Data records
★ ★ ★

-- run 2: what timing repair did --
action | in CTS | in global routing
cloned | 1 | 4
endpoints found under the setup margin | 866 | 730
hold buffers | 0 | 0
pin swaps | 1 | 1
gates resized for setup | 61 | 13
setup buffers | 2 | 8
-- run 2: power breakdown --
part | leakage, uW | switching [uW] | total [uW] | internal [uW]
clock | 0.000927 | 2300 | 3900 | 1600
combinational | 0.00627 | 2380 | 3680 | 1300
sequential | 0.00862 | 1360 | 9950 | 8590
This design comes from an exercise in tuning for small area on the open sky130 flow, not from production work. The RTL was checked by simulation tests, not by an equivalence proof against the original design. Power figures rest on the tool's default switching activity, not on a simulated workload.

== run 1 ==
// top_rx_surf
module top_rx_surf(
	input 			clk,
	input 			rst_n,
	input 			data_rx,
	output			flag_en_1,
	output [7:0]	addr_daohang_data,
	output [12:0]	data_rx_end_internet
    );
	wire	[7:0]	data_tx;
	wire			rx_int, clk_bps, cnt_b1, shift;
surf_internet_rx u_surf_internet_rx (
    .clk(clk),
    .rst_n(rst_n),
    .data_rx(data_tx),
    .shift(shift),
    .rx_int(rx_int),
    .cnt_b1(cnt_b1),
	.flag_en_1(flag_en_1),
	.addr_daohang_data(addr_daohang_data),
    .data_rx_end_internet(data_rx_end_internet)
    );
uart_bps_1 u_uart_bps_1 (
    .clk(clk),
    .cnt_start(rx_int),
    .bps_sig(clk_bps),
    .cnt_n(cnt_b1)
    );
uart_receive_1 u_uart_receive_1 (
    .clk(clk),
    .rst_n(rst_n),
    .clk_bps(clk_bps),
    .data_rx(data_rx),
    .rx_int(rx_int),
    .data_tx(data_tx),
    .shift(shift)
    );
endmodule
clock: 10.0 ns
lec_check: 0
cap_margin: 20
core_margin: 2
core_utilization: 40
cts_buf_list: sky130_fd_sc_hd__clkbuf_4
cts_cluster_diameter: 100
cts_cluster_size: 30
slew_margin: 20
standard.sh (not shown) runs the stock make flow with config.mk's settings and CLKGATE_MAP_FILE= SYNTH_SCRIPT=/design/flow/synth_recipe.tcl, a recipe that flattens the netlist after the stock synthesis.
==> flow/flow/run.sh <==
#!/bin/bash
# Layout flow: the standard flow (standard.sh: ORFS with the standard
# synthesis), with two changes to how the layout is made:
#  - the port buffers are the smallest buffer (buf_1) instead of the cell
#    buffer_ports picks by itself;
#  - clock tree synthesis inserts no dummy loads.
# Each tool's output is in the ORFS logs; make's output goes to flow.log.
set -euo pipefail
cd "$(dirname "$0")/.."
bash standard.sh \
  BUFFER_PORTS_ARGS="-buffer_cell sky130_fd_sc_hd__buf_1" \
  CTS_ARGS="-sink_clustering_enable -repair_clock_nets -sink_clustering_size 20 -sink_clustering_max_diameter 100 -buf_list sky130_fd_sc_hd__clkbuf_4 -dont_use_dummy_load" \
  finish > flow.log 2>&1
Modified inputs, run 2 compared to run 1
==> flow/flow/run.sh <==
#!/bin/bash
# Layout flow: the standard flow (standard.sh: ORFS with the standard
# synthesis), with these changes to how the layout is made:
#  - the port buffers are the smallest buffer (buf_1) instead of the cell
#    buffer_ports picks by itself;
#  - clock tree synthesis inserts no dummy loads;
#  - after floorplan, combinational cells get their smallest drive strength
#    (flow/downsize.tcl); the later repair steps size up where needed.
# Each step's tool output is in orfs/logs/; make's output goes to flow.log.
set -euo pipefail
cd "$(dirname "$0")/.."
bash standard.sh \
  BUFFER_PORTS_ARGS="-buffer_cell sky130_fd_sc_hd__buf_1" \
  CTS_ARGS="-sink_clustering_enable -repair_clock_nets -sink_clustering_size 20 -sink_clustering_max_diameter 100 -buf_list sky130_fd_sc_hd__clkbuf_4 -dont_use_dummy_load" \
  POST_FLOORPLAN_TCL="$PWD/flow/downsize.tcl" \
  finish > flow.log 2>&1
==> flow/flow/downsize.tcl (new file) <==
# After floorplan: give every combinational cell the smallest drive strength
# of its kind (same function and pins). Synthesis sized cells for a speed
# target; the design has ample slack, and the placement and CTS repair steps
# that follow size cells up again wherever slew, capacitance or timing need it.
# Registers keep their cells.
set db [ord::get_db]
set block [ord::get_db_block]
set swapped 0
set saved 0
foreach inst [$block getInsts] {
  set master [$inst getMaster]
  set name [$master getName]
  if {![regexp {^(sky130_fd_sc_hd__[a-z0-9]+)_([0-9]+)$} $name -> base drv]} { continue }
  if {[$master isSequential]} { continue }
  if {[regexp {__(df|edf|sdf|dl|conb|tap|fill|decap|clk)} $name]} { continue }
  set best $master
  foreach d {0 1 2 4 6 8 12 16} {
    set cand [$db findMaster ${base}_$d]
    if {$cand == "NULL"} { continue }
    if {[lsearch -exact $::env(DONT_USE_CELLS) [$cand getName]] >= 0} { continue }
    if {[$cand getWidth] < [$best getWidth]} { set best $cand }
  }
  if {$best != $master} {
    set saved [expr {$saved + ([$master getWidth] - [$best getWidth]) * [$master getHeight]}]
    $inst swapMaster $best
    incr swapped
  }
}
puts "downsize: swapped $swapped cells, area saved [expr {$saved / 1e6}] um2"
==> flow/config.mk <==
export PLATFORM = sky130hd
export DESIGN_NAME = top_rx_surf
export DESIGN_NICKNAME = top_rx_surf
export VERILOG_FILES = /design/flow/design.v
export SDC_FILE = /design/flow/constraint.sdc
export NUM_CORES = 4
export LEC_CHECK = 0
export CAP_MARGIN = 5
export CORE_MARGIN = 2
export CORE_UTILIZATION = 40
export CTS_BUF_LIST = sky130_fd_sc_hd__clkbuf_4
export CTS_CLUSTER_DIAMETER = 100
export CTS_CLUSTER_SIZE = 20
export SLEW_MARGIN = 5
--- outcome ---
Run 1 → run 2: remaining max-slew budget at the tightest pin down 5.5 points; global-route wire length before repair level. The clock network fraction of design power of run 2 and that of run 1 are within noise of each other. ~same clock network power in run 1 and run 2. NOTE detailed router's first-iteration violation count run 1->run 2 decreased by more than 10%. Run 2 vs. run 1: met1 layer wirelength in the final routing now sits lower; area growth from synthesis to final layout now sits lower. Run 2 vs. run 1: maximum frequency went down about 6%, sequential share of layout area increased by 0.44 points relative to the old numbers.
Source: an optimization exercise on an open RTL-to-GDS flow (aim: small area, a short achievable clock period and few clock cycles). Production flows keep margins and buffers that such runs may drop. Function was checked by simulation only, so behaviour that the tests miss may differ from the original. Power figures rest on the tool's default switching activity, not on a simulated workload.

**flow/design.v**
```verilog
`timescale 1ns / 1ps
module md_unit #(parameter KM = 4, parameter KD = 2, parameter SKIP = 8, parameter SKIP2 = 0) (
    input clk,
    input reset,
    input start_mul,
    input start_div,
    input sgn,
    input [31:0] a,
    input [31:0] b,
    input wr_hi,
    input wr_lo,
    input rd_lo,
    output [31:0] rdata,
    output busy
    );
	localparam NM = 32 / KM;
	localparam ND = 32 / KD;
	reg [31:0] hi, lo;
	reg [32:0] opd;    
	reg        opc;    
	reg        msgn;   
	reg        nhi, nlo;
	reg        mode;   
	reg        run;
	reg [5:0]  cnt;    
	wire        use_a = start_mul | start_div | wr_hi | wr_lo;
	wire [31:0] ng_in = use_a ? a : (rd_lo ? lo : hi);
	wire        ng_en = use_a ? (start_div & sgn & a[31]) : (rd_lo ? nlo : nhi);
	wire [31:0] ng_x  = ng_in ^ {32{ng_en}};
	wire [32:0] ng_c;
	assign ng_c[0] = ng_en;
	genvar i, r;
	generate for (i = 0; i < 32; i = i + 1) begin : g_ng
		assign rdata[i]  = ng_x[i] ^ ng_c[i];
		assign ng_c[i+1] = ng_x[i] & ng_c[i];
	end endgenerate
	wire [31:0] m_acc [0:KM];
	wire [31:0] m_lo  [0:KM];
	assign m_acc[0] = hi;
	assign m_lo[0]  = lo;
	wire m_last = (cnt == 6'd1);
	generate for (r = 0; r < KM; r = r + 1) begin : g_mr
		wire bit_ = m_lo[r][0];
		wire sub  = (r == KM - 1) & m_last & msgn;
		wire [32:0] x = {msgn & m_acc[r][31], m_acc[r]};
		wire [32:0] y = ({33{bit_}} & opd) ^ {33{sub}};
		wire [33:0] c;
		wire [32:0] s;
		assign c[0] = sub;
		for (i = 0; i < 33; i = i + 1) begin : g_b
			assign s[i]   = x[i] ^ y[i] ^ c[i];
			assign c[i+1] = (x[i] & y[i]) | (x[i] & c[i]) | (y[i] & c[i]);
		end
		assign m_acc[r+1] = s[32:1];
		assign m_lo[r+1]  = {s[0], m_lo[r][31:1]};
	end endgenerate
	wire [31:0] d_rem [0:KD];
	wire [31:0] d_lo  [0:KD];
	assign d_rem[0] = hi;
	assign d_lo[0]  = lo;
	generate for (r = 0; r < KD; r = r + 1) begin : g_dr
		wire [32:0] x = {d_rem[r], d_lo[r][31]};
		wire [33:0] c;
		wire [32:0] t;
		assign c[0] = opc;
		for (i = 0; i < 33; i = i + 1) begin : g_b
			assign t[i]   = x[i] ^ opd[i] ^ c[i];
			assign c[i+1] = (x[i] & opd[i]) | (x[i] & c[i]) | (opd[i] & c[i]);
		end
		wire q = ~t[32];
		assign d_rem[r+1] = q ? t[31:0] : x[31:0];
		assign d_lo[r+1]  = {d_lo[r][30:0], q};
	end endgenerate
	localparam S = (SKIP == 0) ? 8 : SKIP;
	wire [63:0] sk_w = {hi, lo} << S;
	wire [32:0] sk_x = {1'b0, sk_w[63:32]};
	wire [33:0] sk_c;
	assign sk_c[0] = opc;
	generate for (i = 0; i < 33; i = i + 1) begin : g_sk
		assign sk_c[i+1] = (sk_x[i] & opd[i]) | (sk_x[i] & sk_c[i]) | (opd[i] & sk_c[i]);
	end endgenerate
	wire sk_lt = sk_x[32] ^ opd[32] ^ sk_c[32];    
	wire skip = (SKIP != 0) & (cnt >= S) & (hi[31:32-S] == 0) & sk_lt;
	localparam S2 = (SKIP2 == 0) ? 4 : SKIP2;
	wire [63:0] sk2_w = {hi, lo} << S2;
	wire [32:0] sk2_x = {1'b0, sk2_w[63:32]};
	wire [33:0] sk2_c;
	assign sk2_c[0] = opc;
	generate for (i = 0; i < 33; i = i + 1) begin : g_sk2
		assign sk2_c[i+1] = (sk2_x[i] & opd[i]) | (sk2_x[i] & sk2_c[i]) | (opd[i] & sk2_c[i]);
	end endgenerate
	wire sk2_lt = sk2_x[32] ^ opd[32] ^ sk2_c[32];
	wire skip2 = (SKIP2 != 0) & (cnt >= S2) & (hi[31:32-S2] == 0) & sk2_lt;
	localparam MS = 16;
	wire mskip = (cnt >= MS / KM) & (lo[MS-1:0] == 0);
	wire [31:0] ms_hi = {{MS{msgn & hi[31]}}, hi[31:MS]};
	wire [31:0] ms_lo = {hi[MS-1:0], lo[31:MS]};
	assign busy = run;
	always @(posedge clk) begin
		if (reset) begin
			hi <= 32'd0;
			lo <= 32'd0;
			nhi <= 1'b0;
			nlo <= 1'b0;
			run <= 1'b0;
		end else if (start_mul) begin
			hi <= 32'd0;
			lo <= rdata;
			opd <= {sgn & b[31], b};
			msgn <= sgn;
			mode <= 1'b0;
			nhi <= 1'b0;
			nlo <= 1'b0;
			run <= 1'b1;
			cnt <= NM;
		end else if (start_div) begin
			hi <= 32'd0;
			lo <= rdata;
			opd <= (sgn & b[31]) ? {1'b1, b} : ~{1'b0, b};
			opc <= ~(sgn & b[31]);
			mode <= 1'b1;
			nhi <= sgn & a[31];
			nlo <= sgn & (a[31] ^ b[31]);
			run <= 1'b1;
			cnt <= 6'd32;
		end else if (run) begin
			if (mode) begin
				if (skip) begin
					hi <= sk_w[63:32];
					lo <= sk_w[31:0];
					cnt <= cnt - S;
					if (cnt == S) run <= 1'b0;
				end else if (skip2) begin
					hi <= sk2_w[63:32];
					lo <= sk2_w[31:0];
					cnt <= cnt - S2;
					if (cnt == S2) run <= 1'b0;
				end else begin
					hi <= d_rem[KD];
					lo <= d_lo[KD];
					cnt <= cnt - KD;
					if (cnt == KD) run <= 1'b0;
				end
			end else if (mskip) begin
				hi <= ms_hi;
				lo <= ms_lo;
				cnt <= cnt - MS / KM;
				if (cnt == MS / KM) run <= 1'b0;
			end else begin
				hi <= m_acc[KM];
				lo <= m_lo[KM];
				cnt <= cnt - 6'd1;
				if (cnt == 6'd1) run <= 1'b0;
			end
		end else begin
			if (wr_hi) begin
				hi <= rdata;
				nhi <= 1'b0;
			end
			if (wr_lo) begin
				lo <= rdata;
				nlo <= 1'b0;
			end
		end
	end
endmodule
`timescale 1ns / 1ps
module mips(
    input reset,
    input clk,
    output [31:0] i_addr,
    input [31:0] i_data,
    output [31:0] d_addr,
    output [31:0] d_wdata,
    output [3:0] d_be,
    output d_we,
    input [31:0] d_rdata,
    output w_en,
    output [4:0] w_addr,
    output [31:0] w_data,
    output [31:0] w_pc
    );
	genvar i;
	reg [31:2] pc;       
	reg [31:0] ir;       
	reg [31:2] pce;      
	reg        ev;       
	reg [31:0] m_res;    
	reg [31:0] m_x;      
	reg [3:0]  m_be;
	reg        m_we;
	reg        m_wen;    
	reg        m_ld;
	reg [4:0]  m_rd;
	reg [2:0]  m_lt;     
	reg [1:0]  m_al;     
	reg [31:0] w_d;
	reg [4:0]  w_a;
	reg        w_e;
	reg [31:2] w_p;
	reg [31:0] rf [1:31];
	reg [31:1] rz;       
	wire [31:0] rf_a, rf_b;
	assign i_addr  = {pc, 2'b00};
	assign d_addr  = m_res;
	assign d_wdata = m_x;
	assign d_be    = m_be;
	assign d_we    = m_we;
	assign w_en    = w_e;
	assign w_addr  = w_a;
	assign w_data  = w_d;
	assign w_pc    = {w_p, 2'b00};
	wire [5:0] op = ir[31:26];
	wire [5:0] fn = ir[5:0];
	wire [4:0] rs = ir[25:21];
	wire [4:0] rt = ir[20:16];
	wire [4:0] rd = ir[15:11];
	wire [4:0] sa = ir[10:6];
	wire [15:0] imm = ir[15:0];
	wire rtype   = (op == 6'b000000);
	wire regimm  = (op == 6'b000001);
	wire is_j    = (op == 6'b000010);
	wire is_jal  = (op == 6'b000011);
	wire is_beq  = (op == 6'b000100);
	wire is_bne  = (op == 6'b000101);
	wire is_blez = (op == 6'b000110);
	wire is_bgtz = (op == 6'b000111);
	wire is_br   = regimm | (op[5:2] == 4'b0001);
	wire is_imm  = (op[5:3] == 3'b001);
	wire is_ld   = (op[5:3] == 3'b100);
	wire is_st   = (op[5:3] == 3'b101);
	wire is_jr   = rtype & (fn == 6'b001000);
	wire is_jalr = rtype & (fn == 6'b001001);
	wire is_mfx  = rtype & (fn[5:3] == 3'b010) & ~fn[0];    
	wire is_mthi = rtype & (fn == 6'b010001);
	wire is_mtlo = rtype & (fn == 6'b010011);
	wire is_mul  = rtype & (fn[5:1] == 5'b01100);
	wire is_div  = rtype & (fn[5:1] == 5'b01101);
	wire is_hilo = rtype & (fn[5:3] == 3'b010);             
	wire r_wr = fn[5] | (fn[5:3] == 3'b000) | (fn == 6'b001001) | is_mfx;
	wire [4:0] dest = rtype ? rd : is_jal ? 5'd31 : rt;
	wire wr = (rtype ? r_wr : (is_imm | is_ld | is_jal)) & (dest != 5'd0);
	wire use_rs = ~(is_j | is_jal);
	wire use_rt = rtype | is_beq | is_bne | is_st;
	wire [31:1] sel_a, sel_b;
	wire [31:0] pa [0:15];
	wire [31:0] pb [0:15];
	generate for (i = 1; i < 32; i = i + 1) begin : g_rd
		assign sel_a[i] = ~rz[i] & (rs == i);
		assign sel_b[i] = ~rz[i] & (rt == i);
	end endgenerate
	generate for (i = 0; i < 16; i = i + 1) begin : g_pr
		if (i == 0) begin : g0
			assign pa[i] = {32{sel_a[1]}} & ~rf[1];
			assign pb[i] = {32{sel_b[1]}} & ~rf[1];
		end else begin : gn
			assign pa[i] = ({32{sel_a[2*i]}} & ~rf[2*i]) | ({32{sel_a[2*i+1]}} & ~rf[2*i+1]);
			assign pb[i] = ({32{sel_b[2*i]}} & ~rf[2*i]) | ({32{sel_b[2*i+1]}} & ~rf[2*i+1]);
		end
	end endgenerate
	wire [31:0] qa0 = pa[0] | pa[1] | pa[2] | pa[3];
	wire [31:0] qa1 = pa[4] | pa[5] | pa[6] | pa[7];
	wire [31:0] qa2 = pa[8] | pa[9] | pa[10] | pa[11];
	wire [31:0] qa3 = pa[12] | pa[13] | pa[14] | pa[15];
	wire [31:0] qb0 = pb[0] | pb[1] | pb[2] | pb[3];
	wire [31:0] qb1 = pb[4] | pb[5] | pb[6] | pb[7];
	wire [31:0] qb2 = pb[8] | pb[9] | pb[10] | pb[11];
	wire [31:0] qb3 = pb[12] | pb[13] | pb[14] | pb[15];
	assign rf_a = (qa0 | qa1) | (qa2 | qa3);
	assign rf_b = (qb0 | qb1) | (qb2 | qb3);
	wire fa_m = m_wen & (m_rd == rs);
	wire fb_m = m_wen & (m_rd == rt);
	wire [31:0] a = fa_m ? m_res : rf_a;
	wire [31:0] b = fb_m ? m_res : rf_b;
	wire md_busy;
	wire ld_hz = m_ld & ((fa_m & use_rs) | (fb_m & use_rt));
	wire md_hz = md_busy & is_hilo;
	wire stall = ev & (ld_hz | md_hz);
	wire go = ev & ~stall;
	wire [31:0] sx = {{16{imm[15]}}, imm};
	wire [31:0] zx = {16'd0, imm};
	wire [31:0] bop = (rtype | is_beq | is_bne) ? b :
	                  is_br ? 32'd0 :
	                  (is_imm & op[2]) ? zx : sx;
	wire do_sub = rtype ? fn[1] : is_imm ? (op[1] & ~op[2]) : is_br;
	wire [31:0] by = bop ^ {32{do_sub}};
	wire [32:0] ac;
	wire [31:0] sum;
	assign ac[0] = do_sub;
	generate for (i = 0; i < 32; i = i + 1) begin : g_add
		assign sum[i]  = a[i] ^ by[i] ^ ac[i];
		assign ac[i+1] = (a[i] & by[i]) | (a[i] & ac[i]) | (by[i] & ac[i]);
	end endgenerate
	wire uns = rtype ? fn[0] : op[0];
	wire lt = uns ? ~ac[32] : ((a[31] ^ bop[31]) ? a[31] : sum[31]);
	wire zero = (sum == 32'd0);
	wire [1:0] lop = rtype ? fn[1:0] : op[1:0];
	wire [31:0] logic_r = (lop == 2'd0) ? (a & bop) :
	                      (lop == 2'd1) ? (a | bop) :
	                      (lop == 2'd2) ? (a ^ bop) : ~(a | bop);
	wire [4:0] shamt = fn[2] ? a[4:0] : sa;
	wire sh_left = ~fn[1];
	wire sh_fill = fn[0] & b[31];
	wire [31:0] sh_in, sh_out;
	generate for (i = 0; i < 32; i = i + 1) begin : g_rev
		assign sh_in[i] = sh_left ? b[31-i] : b[i];
	end endgenerate
	wire [31:0] sh_r = $signed({sh_fill, sh_in}) >>> shamt;
	generate for (i = 0; i < 32; i = i + 1) begin : g_rev2
		assign sh_out[i] = sh_left ? sh_r[31-i] : sh_r[i];
	end endgenerate
	wire is_link = is_jal | is_jalr;
	wire [29:0] off = is_link ? 30'd1 : {{14{imm[15]}}, imm};
	wire [30:0] tc;
	wire [29:0] tgt;
	assign tc[0] = 1'b1;
	generate for (i = 0; i < 30; i = i + 1) begin : g_tgt
		assign tgt[i]  = pce[i+2] ^ off[i] ^ tc[i];
		assign tc[i+1] = (pce[i+2] & off[i]) | (pce[i+2] & tc[i]) | (off[i] & tc[i]);
	end endgenerate
	wire [3:0] up4 = pce[31:28] + {3'd0, &pce[27:2]};
	wire [31:0] md_rdata;
	wire sel_add = (rtype & fn[5] & (fn[3:2] == 2'b00)) | (is_imm & (op[2:1] == 2'b00)) | is_ld | is_st;
	wire sel_slt = (rtype & fn[5] & fn[3]) | (is_imm & (op[2:1] == 2'b01));
	wire sel_log = (rtype & fn[5] & (fn[3:2] == 2'b01)) | (is_imm & op[2] & ~(op[1] & op[0]));
	wire sel_lui = is_imm & (op[2:0] == 3'b111);
	wire sel_sh  = rtype & (fn[5:3] == 3'b000);
	wire [31:0] result = ({32{sel_add}} & sum)
	                   | {31'd0, sel_slt & lt}
	                   | ({32{sel_log}} & logic_r)
	                   | ({32{sel_lui}} & {imm, 16'd0})
	                   | ({32{sel_sh}} & sh_out)
	                   | ({32{is_link}} & {tgt, 2'b00})
	                   | ({32{is_mfx}} & md_rdata);
	wire taken = (is_beq & zero) | (is_bne & ~zero) | (is_blez & (a[31] | zero)) |
	             (is_bgtz & ~a[31] & ~zero) | (regimm & (rt[0] ^ a[31]));
	wire [29:0] pc_inc = pc + 30'd1;
	wire [29:0] pc_nx = ~go ? pc_inc :
	                    taken ? tgt :
	                    (is_j | is_jal) ? {up4, ir[25:0]} :
	                    (is_jr | is_jalr) ? a[31:2] : pc_inc;
	wire [31:0] st_d = op[1] ? b : op[0] ? {2{b[15:0]}} : {4{b[7:0]}};
	wire [3:0] st_be = op[1] ? 4'b1111 :
	                   op[0] ? (sum[1] ? 4'b1100 : 4'b0011) :
	                   (4'b0001 << sum[1:0]);
	wire [1:0] bsel = m_al;
	wire [7:0] ld_b = d_rdata[8*bsel +: 8];
	wire [15:0] ld_h = m_al[1] ? d_rdata[31:16] : d_rdata[15:0];
	wire ld_u = m_lt[2];
	wire [31:0] ld_v = (m_lt[1:0] == 2'b11) ? d_rdata :
	                   m_lt[0] ? {{16{~ld_u & ld_h[15]}}, ld_h} :
	                   {{24{~ld_u & ld_b[7]}}, ld_b};
	wire [31:0] wd_m = m_ld ? ld_v : m_res;
	md_unit #(.KM(4), .KD(2), .SKIP(16)) md (
		.clk(clk), .reset(reset),
		.start_mul(go & is_mul), .start_div(go & is_div), .sgn(~fn[0]),
		.a(a), .b(b), .wr_hi(go & is_mthi), .wr_lo(go & is_mtlo),
		.rd_lo(fn[1]), .rdata(md_rdata), .busy(md_busy));
	always @(posedge clk) begin
		if (reset) begin
			pc <= 30'h00000c00;
			ev <= 1'b0;
			m_we <= 1'b0;
			m_wen <= 1'b0;
			w_e <= 1'b0;
		end else begin
			if (stall) begin
				pc <= pc;
			end else begin
				pc <= pc_nx;
			end
			ev <= 1'b1;
			m_we <= go & is_st;
			m_wen <= go & wr;
			w_e <= m_wen;
		end
		if (~stall) begin
			ir <= i_data;
			pce <= pc;
		end
		m_res <= result;
		m_x <= is_st ? st_d : {pce, 2'b00};
		m_be <= st_be;
		m_ld <= is_ld;
		m_rd <= dest;
		m_lt <= op[2:0];
		m_al <= sum[1:0] & {2{is_ld}};
		w_d <= wd_m;
		w_a <= m_rd;
		w_p <= m_x[31:2];
	end
	always @(posedge clk) begin
		if (m_wen) rf[m_rd] <= ~wd_m;
	end
	always @(posedge clk) begin
		if (reset) rz <= {31{1'b1}};
		else if (m_wen) rz[m_rd] <= 1'b0;
	end
endmodule
```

★ ★ ★

In the lines above, locate the string "switching". Copy every line where it occurs.

- _ANSWER TO THE EXERCISE_:
part | leakage, uW | switching [uW] | total [uW] | internal [uW]
This design comes from an exercise in tuning for small area on the open sky130 flow, not from production work. The RTL was checked by simulation tests, not by an equivalence proof against the original design. Power figures rest on the tool's default switching activity, not on a simulated workload.
Source: an optimization exercise on an open RTL-to-GDS flow (aim: small area, a short achievable clock period and few clock cycles). Production flows keep margins and buffers that such runs may drop. Function was checked by simulation only, so behaviour that the tests miss may differ from the original. Power figures rest on the tool's default switching activity, not on a simulated workload.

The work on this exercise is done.